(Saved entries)
__________________________________________________
## config.mk

```make
export PLATFORM = sky130hd
export DESIGN_NAME = serial_subtractor_flat
export DESIGN_NICKNAME = d
export VERILOG_FILES = /design/src/rtl/serial_subtractor_if.sv /design/src/rtl/serial_subtractor.sv /design/src/flat_wrapper.sv
export SDC_FILE = /design/constraint.sdc
export NUM_CORES = 1
export LEC_CHECK = 0
export CAP_MARGIN = 20
export CORE_ASPECT_RATIO = 1.1
export CORE_UTILIZATION = 50
export CTS_CLUSTER_SIZE = 8
export DETAILED_ROUTE_END_ITERATION = 10
export GPL_ROUTABILITY_DRIVEN = 0
export GPL_TIMING_DRIVEN = 0
export PLACE_DENSITY = 0.84
export SYNTH_ARGS = -nofsm -noshare
export SYNTH_HDL_FRONTEND = slang
export SYNTH_SLANG_ARGS = --single-unit
```

## constraint.sdc

```tcl
create_clock -name clk -period 1.69 [get_ports clk]
set_input_delay 0.169 -clock clk [delete_from_list [all_inputs] [get_ports clk]]
set_output_delay 0.169 -clock clk [all_outputs]
set_load 0.005 [all_outputs]
```

## src/rtl/serial_subtractor_if.sv

```systemverilog
// ---------------------------------------------------------------------------
// serial_subtractor_if
//
// Request/result bundle for the bit-serial subtractor.
//
// Signals:
//   start  - request pulse; operands are sampled on the accepting edge
//   a      - minuend (WIDTH bits)
//   b      - subtrahend (WIDTH bits)
//   busy   - high while a subtraction is in progress
//   done   - one-cycle completion pulse
//   diff   - A - B modulo 2^WIDTH, held until the next completion
//   borrow - final borrow (1 when A < B), held with diff
//
// Modports:
//   master - the requester (drives start/a/b, observes results)
//   slave  - the subtractor itself
// ---------------------------------------------------------------------------
interface serial_subtractor_if #(
    parameter int WIDTH = 4
);
    logic             start;
    logic [WIDTH-1:0] a;
    logic [WIDTH-1:0] b;
    logic             busy;
    logic             done;
    logic [WIDTH-1:0] diff;
    logic             borrow;

    modport master (
        output start, a, b,
        input  busy, done, diff, borrow
    );

    modport slave (
        input  start, a, b,
        output busy, done, diff, borrow
    );
endinterface

```

## src/rtl/serial_subtractor.sv

```systemverilog
// ---------------------------------------------------------------------------
// serial_subtractor
//
// Bit-serial subtractor: computes A - B for two WIDTH-bit unsigned operands,
// LSB first, one bit per clock, using a single full-subtractor cell and a
// registered borrow. Subtract direction of the half-adder arithmetic path.
//
// Ports:
//   clk    - system clock, rising edge
//   rst_n  - asynchronous, active-low reset
//   bus    - serial_subtractor_if.slave (start, a, b, busy, done, diff, borrow)
//
// Timing: start accepted at edge N -> done high in the cycle after edge
// N+WIDTH. A start seen during the done cycle restarts immediately.
//
// Optional feature (compile-time macro SERIAL_SUBTRACTOR_SAT_EN):
//   defined     - a result with final borrow = 1 is clamped to 0
//                 (saturating unsigned subtract); borrow still reads 1.
//   not defined - diff is the wrapped modulo-2^WIDTH result.
// ---------------------------------------------------------------------------
module serial_subtractor #(
    parameter int WIDTH = 4
) (
    input  logic               clk,
    input  logic               rst_n,
    serial_subtractor_if.slave bus
);

    localparam int                CNT_W    = $clog2(WIDTH) + 1;
    localparam logic [CNT_W-1:0]  LAST_CNT = CNT_W'(WIDTH - 1);

    typedef enum logic [1:0] {
        IDLE = 2'd0,
        RUN  = 2'd1,
        DONE = 2'd2
    } state_t;

    state_t            state;
    state_t            state_next;

    logic [WIDTH-1:0]  a_sh;
    logic [WIDTH-1:0]  b_sh;
    logic [WIDTH-2:0]  r_sh;
    logic              br;
    logic [CNT_W-1:0]  cnt;
    logic [WIDTH-1:0]  diff_q;
    logic              borrow_q;

    logic              d;
    logic              br_next;
    logic [WIDTH-1:0]  result;
    logic              last_bit;
    logic              accept;
    logic              busy_c;
    logic              done_c;

    // Full-subtractor cell on the current LSBs plus the registered borrow.
    // The result register only keeps the WIDTH-1 bits already produced;
    // prepending the bit computed this cycle forms the complete word, so
    // on the last bit 'result' is exactly the value to publish.
    always_comb begin
        d        = a_sh[0] ^ b_sh[0] ^ br;
        br_next  = (~a_sh[0] & b_sh[0]) | (~(a_sh[0] ^ b_sh[0]) & br);
        result   = {d, r_sh};
        last_bit = (cnt == LAST_CNT);
    end

    // State register.
    always_ff @(posedge clk or negedge rst_n) begin
        if (!rst_n) begin
            state <= IDLE;
        end else begin
            state <= state_next;
        end
    end

    // Next-state and status decode. busy/done depend only on the state
    // register so there is no combinational path from inputs to outputs.
    // A start in the done cycle is accepted so back-to-back requests have
    // no idle bubble; a start during RUN is simply not looked at.
    always_comb begin
        state_next = state;
        accept     = 1'b0;
        busy_c     = 1'b0;
        done_c     = 1'b0;
        case (state)
            IDLE: begin
                if (bus.start) begin
                    accept     = 1'b1;
                    state_next = RUN;
                end
            end
            RUN: begin
                busy_c = 1'b1;
                if (last_bit) begin
                    state_next = DONE;
                end
            end
            DONE: begin
                done_c = 1'b1;
                if (bus.start) begin
                    accept     = 1'b1;
                    state_next = RUN;
                end else begin
                    state_next = IDLE;
                end
            end
            default: begin
                state_next = IDLE;
            end
        endcase
    end

    // Datapath: load operands on acceptance, shift one bit per RUN cycle,
    // and publish diff/borrow only on the edge that enters DONE so the
    // outputs stay stable while the next operation is in flight.
    always_ff @(posedge clk or negedge rst_n) begin
        if (!rst_n) begin
            a_sh     <= '0;
            b_sh     <= '0;
            r_sh     <= '0;
            br       <= 1'b0;
            cnt      <= '0;
            diff_q   <= '0;
            borrow_q <= 1'b0;
        end else if (accept) begin
            a_sh <= bus.a;
            b_sh <= bus.b;
            br   <= 1'b0;
            cnt  <= '0;
        end else if (state == RUN) begin
            a_sh <= {1'b0, a_sh[WIDTH-1:1]};
            b_sh <= {1'b0, b_sh[WIDTH-1:1]};
            r_sh <= result[WIDTH-1:1];
            br   <= br_next;
            cnt  <= cnt + 1'b1;
            if (last_bit) begin
`ifdef SERIAL_SUBTRACTOR_SAT_EN
                diff_q <= br_next ? '0 : result;
`else
                diff_q <= result;
`endif
                borrow_q <= br_next;
            end
        end
    end

    assign bus.busy   = busy_c;
    assign bus.done   = done_c;
    assign bus.diff   = diff_q;
    assign bus.borrow = borrow_q;

endmodule

```

## src/flat_wrapper.sv

```systemverilog
// flat-port wrapper written by rule: the top's interface ports become plain ports
module serial_subtractor_flat 
#(
    parameter int WIDTH = 4
)
  (clk, rst_n, bus_start, bus_a, bus_b, bus_busy, bus_done, bus_diff, bus_borrow);
  serial_subtractor_if #(.WIDTH(WIDTH)) bus_i ();
  input  logic clk;
  input  logic rst_n;
  input wire logic [$bits(bus_i.start)-1:0] bus_start;
  input wire logic [$bits(bus_i.a)-1:0] bus_a;
  input wire logic [$bits(bus_i.b)-1:0] bus_b;
  output wire logic [$bits(bus_i.busy)-1:0] bus_busy;
  output wire logic [$bits(bus_i.done)-1:0] bus_done;
  output wire logic [$bits(bus_i.diff)-1:0] bus_diff;
  output wire logic [$bits(bus_i.borrow)-1:0] bus_borrow;
  assign bus_i.start = bus_start;
  assign bus_i.a = bus_a;
  assign bus_i.b = bus_b;
  assign bus_busy = bus_i.busy;
  assign bus_done = bus_i.done;
  assign bus_diff = bus_i.diff;
  assign bus_borrow = bus_i.borrow;
  serial_subtractor #(.WIDTH(WIDTH)) u_core (.clk(clk), .rst_n(rst_n), .bus(bus_i));
endmodule
```

==> results by group <==
Critical path
  • WP data arrival: about 1.3 ns
  • Worst Path Max Fanout: 9
  • Launching point of the worst reg2reg path: u_core.cnt[0]
  • Worst R2R End: u_core.bus.diff[2]
  • WS Path Type: reg -> out
  • Req. time, crit path: approximately 1.5 ns
  • CP max stage cell: dfrtp_1
  • Critical Path Max Stage Delay: around 0.40 ns
  • CP bufs+invs: 3
  • Critical path cell sequence: buf_6 > nand2b_4 > inv_6 > dlygate4sd2_1
  • CP delay by family, top: buffers and inverters
  • Cell depth of the worst setup path: 4
  • Crit path launch type: flop
  • FF-to-FF path depth: 4
  • Crit. Startpoint: u_core.state[1]
  • R2R Setup Slk: around 0.25 ns
  • Setup crit end: bus_busy
  • Worst setup EP type: primary output

Floorplanning
  • Horiz. Die Dim: roughly 45 um
  • Core area: 0.00186 mm^2
  • Full die area: between 0.002 and 0.0025 mm^2
  • I/O pin count: 18
  • Std-Cell Rows: 16
  • Die height: between 40 and 50 um
  • Starting density of the core: 0.552

Clock network
  • TritonCTS clock tree: built
  • Clk slew on worst S/H paths: about 0.11 ns
  • H-tree depth: 1
  • Hold_buf cts: 0
  • Sink Count: 22
  • Clk_lat worst skew: between 0.3 and 0.4 ns
  • Maximum buffer depth of the clock tree: 2
  • Clock root cell: clkbuf_4
  • Cts bufs inserted: 3

Cells and area
  • Post-route insts no fill: roughly 140
  • Reg area: 552 um^2
  • Filler cell count: around 140
  • Area of the multi-input gates: approximately 420 um^2
  • Net count, final: 127
  • # diodes: 0
  • Layout area overhead: 25.3%
  • Layout cell share with drive strength beyond 1: 0.207

Drt
  • Initial drt markers: 9
  • Average wire per cell in the routed design: 13.0 um
  • Vias after detailed routing: 715
  • First-pass DRT Iterations: 5
  • DR DRC count: 0
  • DR vias/cell: roughly 5.2
  • Post-route ant nets: 0
  • Final WL: approximately 1800 um

Job
  • Max Cap Viol: 0

STA
  • Fmax: approximately 660 MHz
  • Fin crit period: around 1.5 ns
  • Relative slew slack: 0.681
  • Final hold viol count: 0
  • Setup ws final: 0.180 ns
  • Tcrit/Tclk final: 0.894
  • Setup TNS: 0 ns
  • Setup violators final: 0
  • Clock skew: between 0.005 and 0.006 ns
  • Max Slew Vio Count: 0
  • Slew @ Worst Pin: around 0.48 ns
  • RSZ-0062 raised after global routing: false

Place
  • Hpwl dp: ~1300 um
  • I/O Buffers: 17
  • Setup Slack @ Placement: 0.206 ns
  • DP Cell Count: between 100 and 150

GRT
  • Vias in the first global route: around 720
  • Antenna violations before repair: 0
  • Tot GR Track Use: 0.207
  • Grt peak-use layer: met2
  • Met3 usage: 0.0440
  • First-pass GRT wire length: about 3300 um
  • Largest net degree at the start of global routing: 23
  • GRT met1 Usage: 0.277
  • Routing usage on met2: 0.319
  • Grt ovf: 0

Power
  • Leakage: between 0.0006 and 0.0007 uW
  • Pwr/cell area: around 1800 mW/mm^2
  • Cell Int Power: roughly 1500 uW
  • Sequential power share: 0.398
  • Max VDD drop: 0.901 mV
  • Clock Power Share: 0.101
  • NetSw: between 800 and 900 uW
  • Combinational power share: 0.500
  • Switch share: 0.354

Synth
  • Synth top area share: 0.535
  • Cell count after synthesis: approximately 90
  • Post-synth EDFFs: 0
  • Avg Cell Area, Syn: 11.7 um^2
  • Dominant cell type by area after synthesis: dfrtp_1
  • Synth top area cells: dfrtp_1 54%, mux2_2 4.4%, nand2_1 4.0%
  • Sequential fraction of the synthesis area: 0.535
  • Syn nets: between 100 and 150
  • Most common cell in the synthesized netlist: dfrtp_1
  • Distinct cells, synth: 26
  • Synth Warn #: 0
  • Synthesized flop and latch total: 22
  • Post-Syn Area: a little over 0.001 mm^2
  • Synth cell count leaders: 22 x dfrtp_1, 11 x nand2_1, 5 x nor2_1
  • Most used DFF post-synth: dfrtp_1
  • Async set-reset flop share out of synthesis: 1.00

Hold path
  • Hold crit path type: in -> async

Status
  • Outcome: completed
__________________________________________________
ASSIGNMENT: Extract exactly and only the lines above from the line containing "route: around 720" through the line containing "power share: 0.398", both end lines included.

THE COMPLETED TASK:
  • Vias in the first global route: around 720
  • Antenna violations before repair: 0
  • Tot GR Track Use: 0.207
  • Grt peak-use layer: met2
  • Met3 usage: 0.0440
  • First-pass GRT wire length: about 3300 um
  • Largest net degree at the start of global routing: 23
  • GRT met1 Usage: 0.277
  • Routing usage on met2: 0.319
  • Grt ovf: 0

Power
  • Leakage: between 0.0006 and 0.0007 uW
  • Pwr/cell area: around 1800 mW/mm^2
  • Cell Int Power: roughly 1500 uW
  • Sequential power share: 0.398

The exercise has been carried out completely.